U.S. President Barack Obama welcomed Shourd's release, but said the United States "remain(s) hopeful that Iran will demonstrate renewed compassion by ensuring the return of Shane, Josh and all the other missing or detained Americans in Iran."
Unknown Bail Payer
Iranian authorities demanded $500,000 bail for Shourd's release -- a sum her family said it would have difficulty raising.
The news that bail had been paid was announced by Tehran Prosecutor-General Abbas Jafari Dolatabadi, who told Press TV that the amount had been deposited in an Iranian bank in Muscat, Oman. It was not clear who posted the bail.
Shane Bauer (left), Sarah Shourd (center), and Josh Fattal in Tehran on May 20
State Department spokesman Crowley denied that the United States government made the payment. "Someone provided sufficient assurances to the government of Iran that satisfied their stipulations for [Sarah Shourd's] release," he said.
Because the United States has no diplomatic relations with Iran, its interests are represented in Tehran by the Swiss goverment. Crowley suggested that it, or Oman, might have been involved.
"I don't know what the specific actions were. As you know we had our Swiss protecting power working on the ground in Tehran; we had Omani diplomats working on our behalf; other countries have weighed in with Iran bother over months and in recent days. And the combination of that diplomatic effort was that arrangements were made that satisfied Iranian requirements under their judicial system," Crowley said.
Earlier, Tehran Prosecutor-General Dolatabadi told reporters that Shourd's bail was granted on health grounds.

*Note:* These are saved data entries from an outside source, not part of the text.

## src/srctl_regs.svh

```systemverilog
// Timing counts and fixed values of the system reset controller.
`ifndef SRCTL_REGS_SVH
`define SRCTL_REGS_SVH
`define SRCTL_CLK_PERIOD_NS 10
`define SRCTL_POR_DELAY_MIN_MS 3
`define SRCTL_POR_DELAY_TYP_MS 10
`define SRCTL_POR_DELAY_MAX_MS 31
`define SRCTL_POR_CYCLES ((`SRCTL_POR_DELAY_TYP_MS * 1000000) / `SRCTL_CLK_PERIOD_NS)
`define SRCTL_RST_DELAY_US 50
`define SRCTL_RST_CYCLES ((`SRCTL_RST_DELAY_US * 1000) / `SRCTL_CLK_PERIOD_NS)
`define SRCTL_PIN_LOW_NS 15000
`define SRCTL_PIN_CYCLES ((`SRCTL_PIN_LOW_NS + `SRCTL_CLK_PERIOD_NS - 1) / `SRCTL_CLK_PERIOD_NS)
`define SRCTL_MCD_TYP_NS 625000
`define SRCTL_MCD_MAX_NS 1200000
`define SRCTL_MCD_CYCLES (`SRCTL_MCD_TYP_NS / `SRCTL_CLK_PERIOD_NS)
`define SRCTL_RESET_VECTOR 16'h0000
`define SRCTL_PORT_LATCH_RST 1'h1
`define SRCTL_CLKSEL_INTERNAL 2'h0
`define SRCTL_NCAUSE 8
`define SRCTL_C_POR 0
`define SRCTL_C_PIN 1
`define SRCTL_C_CMP 2
`define SRCTL_C_SW 3
`define SRCTL_C_SUP 4
`define SRCTL_C_WDT 5
`define SRCTL_C_MCD 6
`define SRCTL_C_FLASH 7
`endif

```

## src/srctl_pkg.sv

```systemverilog
// Types of the system reset controller.
package srctl_pkg;
  typedef enum logic [1:0] {
    SRCTL_ST_POR_WAIT = 2'b00,
    SRCTL_ST_HOLD = 2'b01,
    SRCTL_ST_RELEASE = 2'b10,
    SRCTL_ST_RUN = 2'b11
  } srctl_state_t;
  typedef logic [7:0] srctl_cause_t;
endpackage

```

## src/srctl_top.sv

```systemverilog
// System reset controller: gathers reset causes and sequences release.
`timescale 1ns/1ns
`include "srctl_regs.svh"
// Overview of operation
// - Reset halts core, disables interrupts and timers.
// - Registers reset; power-on-only bits keep value.
// - RAM contents untouched by any reset.
// - Port latches 1, open-drain, weak pull-ups.
// - Retention keeps port, converter, reference state.
// - Power and supply resets drive pin low.
// - Exit clears program counter, internal oscillator.
// - Watchdog enabled; first fetch at 0x0000.
// - Eight reset causes enter reset.
// - Power-on delay typically 10 ms, 3..31 ms.
// - Non-power-on release delay typically 50 us.
// - Pin low 15 us causes reset.
// - Missing clock reset within 1.2 ms.
// - Too-slow clock counts as missing.
module srctl_top #(
  parameter int POR_CYCLES = `SRCTL_POR_CYCLES,
  parameter int MCD_CYCLES = `SRCTL_MCD_CYCLES,
  parameter int RST_CYCLES = `SRCTL_RST_CYCLES,
  parameter int PIN_CYCLES = `SRCTL_PIN_CYCLES,
  parameter int CNT_W = 22
) (
  // Clock and power-on reset.
  input wire logic i_core_clk,
  input wire logic i_rst_n,
  // Reset causes and retention enable.
  input wire logic i_ext_reset_pin_n,
  input wire logic i_cmp_reset,
  input wire logic i_sw_reset,
  input wire logic i_supply_low,
  input wire logic i_wdt_expired,
  input wire logic i_flash_error,
  input wire logic i_sysclk_tick,
  input wire logic i_retain_en,
  // Values to retain across non-power-on resets.
  input wire logic [7:0] i_port_cfg,
  input wire logic [7:0] i_dac_state,
  input wire logic [3:0] i_vref_cfg,
  // Reset pin drive, enable low while driving.
  output logic o_ext_reset_pin_n_out,
  output logic o_ext_reset_pin_n_oe_n,
  // Controls to the rest of the chip.
  output logic o_sys_reset,
  output logic o_core_halt,
  output logic o_irq_timer_disable,
  output logic o_por_only_reset,
  output logic o_ram_reset,
  output logic o_port_latch,
  output logic o_port_open_drain,
  output logic o_port_weak_pullup,
  output logic [7:0] o_port_cfg,
  output logic [7:0] o_dac_state,
  output logic [3:0] o_vref_cfg,
  output logic [15:0] o_program_counter,
  output logic [1:0] o_clk_sel,
  output logic o_wdt_enable,
  output srctl_pkg::srctl_cause_t o_reset_cause
);
  import srctl_pkg::*;

  // ----------------------------------------------------------------
  // Cause detection
  // ----------------------------------------------------------------
  srctl_state_t state_r;
  logic [CNT_W-1:0] delay_r;
  logic [CNT_W-1:0] pin_cnt_r;
  logic [CNT_W-1:0] mcd_cnt_r;
  logic pin_rst_r;
  logic mcd_rst_r;
  logic por_r;
  logic sup_rst_r;
  logic any_cause;
  srctl_cause_t cause_now;

  // The pin must stay low a full 15 us before it counts; shorter glitches are ignored.
  // While the controller drives the pin low itself, the level says nothing about the outside and would
  // hold the controller in reset forever; the price is that an outside pulse then goes unrecorded.
  always_ff @(posedge i_core_clk) begin
    if (!i_rst_n || i_ext_reset_pin_n || !o_ext_reset_pin_n_oe_n) begin
      pin_cnt_r <= '0;
      pin_rst_r <= 1'b0;
    end else if (pin_cnt_r >= CNT_W'(PIN_CYCLES - 1)) begin
      pin_rst_r <= 1'b1;
    end else begin
      pin_cnt_r <= pin_cnt_r + 1'b1;
    end
  end

  // The system clock is observed as a tick; a gap longer than the window means the clock is missing or too slow.
  always_ff @(posedge i_core_clk) begin
    if (!i_rst_n || i_sysclk_tick || state_r != SRCTL_ST_RUN) begin
      mcd_cnt_r <= '0;
      mcd_rst_r <= 1'b0;
    end else if (mcd_cnt_r >= CNT_W'(MCD_CYCLES - 1)) begin
      mcd_rst_r <= 1'b1;
    end else begin
      mcd_cnt_r <= mcd_cnt_r + 1'b1;
    end
  end

  always_comb begin
    cause_now = '0;
    cause_now[`SRCTL_C_POR] = por_r;
    cause_now[`SRCTL_C_PIN] = pin_rst_r;
    cause_now[`SRCTL_C_CMP] = i_cmp_reset;
    cause_now[`SRCTL_C_SW] = i_sw_reset;
    cause_now[`SRCTL_C_SUP] = i_supply_low;
    cause_now[`SRCTL_C_WDT] = i_wdt_expired;
    cause_now[`SRCTL_C_MCD] = mcd_rst_r;
    cause_now[`SRCTL_C_FLASH] = i_flash_error;
  end
  assign any_cause = |cause_now;

  // ----------------------------------------------------------------
  // Release sequencer
  // ----------------------------------------------------------------
  always_ff @(posedge i_core_clk) begin
    if (!i_rst_n) begin
      state_r <= SRCTL_ST_POR_WAIT;
      delay_r <= '0;
      por_r <= 1'b1;
    end else begin
      case (state_r)
        SRCTL_ST_POR_WAIT: begin
          if (delay_r >= CNT_W'(POR_CYCLES - 1)) begin
            por_r <= 1'b0;
            delay_r <= '0;
            state_r <= SRCTL_ST_HOLD;
          end else begin
            delay_r <= delay_r + 1'b1;
          end
        end
        SRCTL_ST_HOLD: begin
          delay_r <= '0;
          if (!any_cause) begin
            state_r <= SRCTL_ST_RELEASE;
          end
        end
        SRCTL_ST_RELEASE: begin
          if (any_cause) begin
            delay_r <= '0;
            state_r <= SRCTL_ST_HOLD;
          end else if (delay_r >= CNT_W'(RST_CYCLES - 1)) begin
            state_r <= SRCTL_ST_RUN;
          end else begin
            delay_r <= delay_r + 1'b1;
          end
        end
        SRCTL_ST_RUN: begin
          if (any_cause) begin
            state_r <= SRCTL_ST_HOLD;
          end
        end
        default: state_r <= SRCTL_ST_HOLD;
      endcase
    end
  end

  // Remembers whether the pending reset came from power or supply, so the pin stays driven until exit.
  always_ff @(posedge i_core_clk) begin
    if (!i_rst_n) begin
      sup_rst_r <= 1'b1;
    end else if (i_supply_low) begin
      sup_rst_r <= 1'b1;
    end else if (state_r == SRCTL_ST_RUN) begin
      sup_rst_r <= 1'b0;
    end
  end

  // Cause flags are sticky while in reset so software can read why it restarted.
  always_ff @(posedge i_core_clk) begin
    if (!i_rst_n) begin
      o_reset_cause <= 8'h01;
    end else if (state_r == SRCTL_ST_RUN && any_cause) begin
      o_reset_cause <= cause_now;
    end else if (state_r != SRCTL_ST_RUN) begin
      o_reset_cause <= o_reset_cause | cause_now;
    end
  end

  // ----------------------------------------------------------------
  // Retained state
  // ----------------------------------------------------------------
  // Retention is only honoured for non-power-on resets; a power-on reset always returns defaults.
  always_ff @(posedge i_core_clk) begin
    if (!i_rst_n) begin
      o_port_cfg <= 8'h00;
      o_dac_state <= 8'h00;
      o_vref_cfg <= 4'h0;
    end else if (state_r == SRCTL_ST_RUN && !any_cause) begin
      o_port_cfg <= i_port_cfg;
      o_dac_state <= i_dac_state;
      o_vref_cfg <= i_vref_cfg;
    end else if (state_r == SRCTL_ST_RUN && !i_retain_en) begin
      o_port_cfg <= 8'h00;
      o_dac_state <= 8'h00;
      o_vref_cfg <= 4'h0;
    end
  end

  // ----------------------------------------------------------------
  // Outputs
  // ----------------------------------------------------------------
  assign o_sys_reset = state_r != SRCTL_ST_RUN;
  assign o_core_halt = o_sys_reset;
  assign o_irq_timer_disable = o_sys_reset;
  assign o_por_only_reset = state_r == SRCTL_ST_POR_WAIT;
  assign o_ram_reset = 1'b0;
  assign o_port_latch = `SRCTL_PORT_LATCH_RST;
  assign o_port_open_drain = 1'b1;
  assign o_port_weak_pullup = 1'b1;
  assign o_ext_reset_pin_n_out = 1'b0;
  assign o_ext_reset_pin_n_oe_n = !(o_sys_reset && (por_r || sup_rst_r));
  assign o_program_counter = `SRCTL_RESET_VECTOR;
  assign o_clk_sel = `SRCTL_CLKSEL_INTERNAL;
  assign o_wdt_enable = 1'b1;

  // ----------------------------------------------------------------
  // Check helpers
  // ----------------------------------------------------------------
  // Counts reset cycles with no cause pending; it only feeds the checks and drives no output.
  logic [CNT_W-1:0] quiet_r;
  always_ff @(posedge i_core_clk) begin
    if (!i_rst_n || any_cause || !o_sys_reset) begin
      quiet_r <= '0;
    end else begin
      quiet_r <= quiet_r + 1'h1;
    end
  end

  // ----------------------------------------------------------------
  // Checks
  // ----------------------------------------------------------------
  halt_in_reset_a: assert property (@(posedge i_core_clk) disable iff (!i_rst_n)
    o_sys_reset |-> (o_core_halt && o_irq_timer_disable))
    else $error("core not halted in reset");
  pin_drive_a: assert property (@(posedge i_core_clk) disable iff (!i_rst_n)
    (por_r && o_sys_reset) |-> !o_ext_reset_pin_n_oe_n)
    else $error("reset pin not driven during power reset");
  pin_release_a: assert property (@(posedge i_core_clk) disable iff (!i_rst_n)
    !o_sys_reset |-> o_ext_reset_pin_n_oe_n)
    else $error("reset pin driven while running");
  por_exit_a: assert property (@(posedge i_core_clk) disable iff (!i_rst_n)
    ($fell(por_r)) |-> $past(delay_r) == CNT_W'(POR_CYCLES - 1))
    else $error("power-on delay wrong length");
  release_delay_a: assert property (@(posedge i_core_clk) disable iff (!i_rst_n)
    $rose(state_r == SRCTL_ST_RUN) |-> $past(delay_r) == CNT_W'(RST_CYCLES - 1))
    else $error("release delay wrong length");
  cause_enters_a: assert property (@(posedge i_core_clk) disable iff (!i_rst_n)
    (state_r == SRCTL_ST_RUN && (i_sw_reset || i_wdt_expired)) |=> o_sys_reset)
    else $error("reset cause ignored");
  pin_filter_a: assert property (@(posedge i_core_clk) disable iff (!i_rst_n)
    $rose(pin_rst_r) |-> $past(pin_cnt_r) == CNT_W'(PIN_CYCLES - 1))
    else $error("pin filter length wrong");
  mcd_fire_a: assert property (@(posedge i_core_clk) disable iff (!i_rst_n)
    $rose(mcd_rst_r) |=> o_sys_reset)
    else $error("missing clock did not reset");
  hold_request_a: assert property (@(posedge i_core_clk) disable iff (!i_rst_n)
    (any_cause && state_r != SRCTL_ST_POR_WAIT) |=> state_r == SRCTL_ST_HOLD)
    else $error("request not held");
  exit_values_a: assert property (@(posedge i_core_clk) disable iff (!i_rst_n)
    $fell(o_sys_reset) |-> (o_wdt_enable && o_program_counter == 16'h0000 && o_clk_sel == 2'h0))
    else $error("wrong exit state");
  // The checks below cover pin drive, retention, the release and power-on delays, the pin and clock filters and the cause flags.
  // They use the internal counters against the same delay parameters, so a wrong delay constant does not show up as a timing failure.
  supply_pin_a: assert property (@(posedge i_core_clk) disable iff (!i_rst_n)
    i_supply_low |=> (o_sys_reset && !o_ext_reset_pin_n_oe_n))
    else $error("reset pin not driven for supply reset");
  pin_hold_a: assert property (@(posedge i_core_clk) disable iff (!i_rst_n)
    (!o_ext_reset_pin_n_oe_n && o_sys_reset) |=> (!o_ext_reset_pin_n_oe_n || !o_sys_reset))
    else $error("reset pin released before exit");
  por_defaults_a: assert property (@(posedge i_core_clk) disable iff (!i_rst_n)
    o_por_only_reset |-> (o_port_cfg == 8'h00 && o_dac_state == 8'h00 && o_vref_cfg == 4'h0))
    else $error("retained state kept through power-on reset");
  retain_hold_a: assert property (@(posedge i_core_clk) disable iff (!i_rst_n)
    (o_sys_reset && !o_por_only_reset) |=> ($stable(o_port_cfg) && $stable(o_dac_state) && $stable(o_vref_cfg)))
    else $error("retained state changed in reset");
  release_quiet_a: assert property (@(posedge i_core_clk) disable iff (!i_rst_n)
    $fell(o_sys_reset) |-> quiet_r == CNT_W'(RST_CYCLES + 1))
    else $error("release delay not measured from last cause");
  release_early_a: assert property (@(posedge i_core_clk) disable iff (!i_rst_n)
    (state_r == SRCTL_ST_RELEASE && delay_r < CNT_W'(RST_CYCLES - 1)) |=> o_sys_reset)
    else $error("core released early");
  por_hold_a: assert property (@(posedge i_core_clk) disable iff (!i_rst_n)
    (o_por_only_reset && delay_r < CNT_W'(POR_CYCLES - 1)) |=> (o_por_only_reset && o_sys_reset))
    else $error("power-on delay cut short");
  pin_short_a: assert property (@(posedge i_core_clk) disable iff (!i_rst_n)
    (!pin_rst_r && pin_cnt_r < CNT_W'(PIN_CYCLES - 1)) |=> !pin_rst_r)
    else $error("short pin pulse caused reset");
  pin_enters_a: assert property (@(posedge i_core_clk) disable iff (!i_rst_n)
    (pin_rst_r && state_r == SRCTL_ST_RUN) |=> o_sys_reset)
    else $error("pin reset ignored");
  mcd_slow_a: assert property (@(posedge i_core_clk) disable iff (!i_rst_n)
    (state_r == SRCTL_ST_RUN && !i_sysclk_tick && mcd_cnt_r >= CNT_W'(MCD_CYCLES - 1)) |=> mcd_rst_r)
    else $error("slow clock not treated as missing");
  cause_sticky_a: assert property (@(posedge i_core_clk) disable iff (!i_rst_n)
    (o_sys_reset && $past(o_sys_reset)) |-> ((o_reset_cause & $past(o_reset_cause)) == $past(o_reset_cause)))
    else $error("reset cause flag lost in reset");
  hold_clear_a: assert property (@(posedge i_core_clk) disable iff (!i_rst_n)
    (state_r == SRCTL_ST_HOLD) |=> (delay_r == '0))
    else $error("release delay not restarted");
  exit_clock_a: assert property (@(posedge i_core_clk) disable iff (!i_rst_n)
    $fell(o_sys_reset) |-> (o_clk_sel == `SRCTL_CLKSEL_INTERNAL && o_program_counter == `SRCTL_RESET_VECTOR))
    else $error("wrong clock or start address on exit");
endmodule

```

According to Shourd's mother, who visited her in May, her daughter suffers from severe health problems, including a pre-cancerous cervical condition, a lump in her breast, and depression. After her daughter's release was announced, Nora Shourd said, “I’ve hoped and prayed for this moment for 410 days and I cannot wait to wrap Sarah in my arms and hold her close when we are finally together again."
Shourd was initially expected to be freed September 11 as an act of clemency to mark Eid al-Fitr, the end of the Muslim holy month of Ramadan.
But the Tehran prosecutor said the decision over her release was delayed over legal technicalities.
Dolatabadi pointed out that despite Shourd's release, her case will still go to trial, along with the two other Americans who remain in custody.
An online support group for the three, called "Free The Hikers," welcomed Shourd's release and urged Tehran to free her two companions.
But a statement from Iran's judiciary today suggests friends and families still have some time to wait -- it said the "pretrial detention" of the two men has been extended for two more months.